Work to complete
All lines in the material below that contain "usage" should be located and copied.

==== Data under study ====

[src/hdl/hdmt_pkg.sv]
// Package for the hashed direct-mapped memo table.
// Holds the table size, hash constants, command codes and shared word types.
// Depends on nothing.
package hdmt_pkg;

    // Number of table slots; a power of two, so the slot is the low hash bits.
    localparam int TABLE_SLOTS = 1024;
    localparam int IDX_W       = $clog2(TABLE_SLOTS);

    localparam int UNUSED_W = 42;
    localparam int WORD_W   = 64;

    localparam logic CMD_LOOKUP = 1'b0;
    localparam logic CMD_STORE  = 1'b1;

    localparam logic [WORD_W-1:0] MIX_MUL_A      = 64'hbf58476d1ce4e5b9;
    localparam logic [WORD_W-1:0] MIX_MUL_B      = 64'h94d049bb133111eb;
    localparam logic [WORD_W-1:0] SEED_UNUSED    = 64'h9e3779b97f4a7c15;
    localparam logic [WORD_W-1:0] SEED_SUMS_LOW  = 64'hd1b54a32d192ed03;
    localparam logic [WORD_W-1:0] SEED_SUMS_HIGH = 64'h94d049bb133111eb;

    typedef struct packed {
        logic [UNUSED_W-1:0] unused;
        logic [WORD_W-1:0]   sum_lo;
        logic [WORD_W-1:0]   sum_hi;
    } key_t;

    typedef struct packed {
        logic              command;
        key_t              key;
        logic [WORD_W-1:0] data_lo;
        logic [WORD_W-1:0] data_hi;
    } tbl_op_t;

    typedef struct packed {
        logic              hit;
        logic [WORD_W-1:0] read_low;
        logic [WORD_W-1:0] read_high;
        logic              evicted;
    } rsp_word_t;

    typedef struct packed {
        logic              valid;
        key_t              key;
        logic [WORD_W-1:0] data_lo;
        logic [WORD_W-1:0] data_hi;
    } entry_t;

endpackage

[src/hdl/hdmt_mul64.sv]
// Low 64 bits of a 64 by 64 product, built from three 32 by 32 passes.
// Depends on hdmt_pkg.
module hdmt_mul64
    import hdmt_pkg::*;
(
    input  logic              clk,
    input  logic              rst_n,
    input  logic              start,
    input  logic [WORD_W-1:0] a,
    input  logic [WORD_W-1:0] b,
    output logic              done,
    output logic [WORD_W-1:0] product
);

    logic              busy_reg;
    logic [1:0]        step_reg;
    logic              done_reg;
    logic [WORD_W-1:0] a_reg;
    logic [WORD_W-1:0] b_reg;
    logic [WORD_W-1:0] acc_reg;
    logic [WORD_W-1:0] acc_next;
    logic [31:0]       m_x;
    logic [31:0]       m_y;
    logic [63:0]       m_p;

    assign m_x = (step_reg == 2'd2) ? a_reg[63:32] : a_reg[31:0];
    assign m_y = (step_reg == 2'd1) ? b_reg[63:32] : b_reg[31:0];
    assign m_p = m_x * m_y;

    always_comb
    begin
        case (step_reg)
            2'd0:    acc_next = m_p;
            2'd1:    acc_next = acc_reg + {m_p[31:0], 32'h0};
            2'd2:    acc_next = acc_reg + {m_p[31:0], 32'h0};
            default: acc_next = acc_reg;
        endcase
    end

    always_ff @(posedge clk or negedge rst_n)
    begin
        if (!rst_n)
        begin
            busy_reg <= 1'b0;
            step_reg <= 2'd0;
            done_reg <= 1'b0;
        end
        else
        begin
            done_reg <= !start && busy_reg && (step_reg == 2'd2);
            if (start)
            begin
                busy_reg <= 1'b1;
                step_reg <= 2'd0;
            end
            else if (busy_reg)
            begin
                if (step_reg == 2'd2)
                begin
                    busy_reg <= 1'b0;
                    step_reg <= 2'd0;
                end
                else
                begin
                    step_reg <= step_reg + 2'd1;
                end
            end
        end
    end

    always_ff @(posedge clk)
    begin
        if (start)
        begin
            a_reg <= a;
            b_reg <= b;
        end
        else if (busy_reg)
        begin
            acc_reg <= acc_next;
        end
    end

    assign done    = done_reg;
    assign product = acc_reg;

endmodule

====
==== Data under study ====

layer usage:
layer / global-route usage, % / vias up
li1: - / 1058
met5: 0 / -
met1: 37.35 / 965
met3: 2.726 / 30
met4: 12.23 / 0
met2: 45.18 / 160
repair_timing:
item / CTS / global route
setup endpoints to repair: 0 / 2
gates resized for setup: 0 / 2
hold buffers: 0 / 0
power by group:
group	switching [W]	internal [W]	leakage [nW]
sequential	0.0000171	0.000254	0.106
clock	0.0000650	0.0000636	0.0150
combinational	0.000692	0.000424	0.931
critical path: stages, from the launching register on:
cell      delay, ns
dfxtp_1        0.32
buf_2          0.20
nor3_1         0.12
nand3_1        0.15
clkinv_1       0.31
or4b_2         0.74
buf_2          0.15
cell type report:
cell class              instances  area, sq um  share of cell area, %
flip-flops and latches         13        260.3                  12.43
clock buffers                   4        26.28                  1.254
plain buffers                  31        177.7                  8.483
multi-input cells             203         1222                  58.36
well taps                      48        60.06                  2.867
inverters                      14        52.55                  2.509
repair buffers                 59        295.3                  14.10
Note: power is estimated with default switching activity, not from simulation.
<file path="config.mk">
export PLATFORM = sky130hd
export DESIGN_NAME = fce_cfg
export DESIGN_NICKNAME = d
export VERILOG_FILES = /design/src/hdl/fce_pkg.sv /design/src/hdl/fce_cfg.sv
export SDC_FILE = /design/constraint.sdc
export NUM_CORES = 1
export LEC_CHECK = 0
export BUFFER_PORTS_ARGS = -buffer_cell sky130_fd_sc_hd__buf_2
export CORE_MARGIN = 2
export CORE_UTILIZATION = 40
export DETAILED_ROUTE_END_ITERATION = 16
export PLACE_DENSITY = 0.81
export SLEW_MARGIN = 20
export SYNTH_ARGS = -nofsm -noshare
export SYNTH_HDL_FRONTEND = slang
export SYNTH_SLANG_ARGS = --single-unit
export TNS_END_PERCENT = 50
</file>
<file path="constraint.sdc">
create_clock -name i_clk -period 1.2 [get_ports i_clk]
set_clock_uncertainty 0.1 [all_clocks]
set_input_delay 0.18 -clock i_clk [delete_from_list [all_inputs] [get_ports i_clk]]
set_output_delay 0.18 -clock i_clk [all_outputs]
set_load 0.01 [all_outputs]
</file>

====

Solution below
layer usage:
layer / global-route usage, % / vias up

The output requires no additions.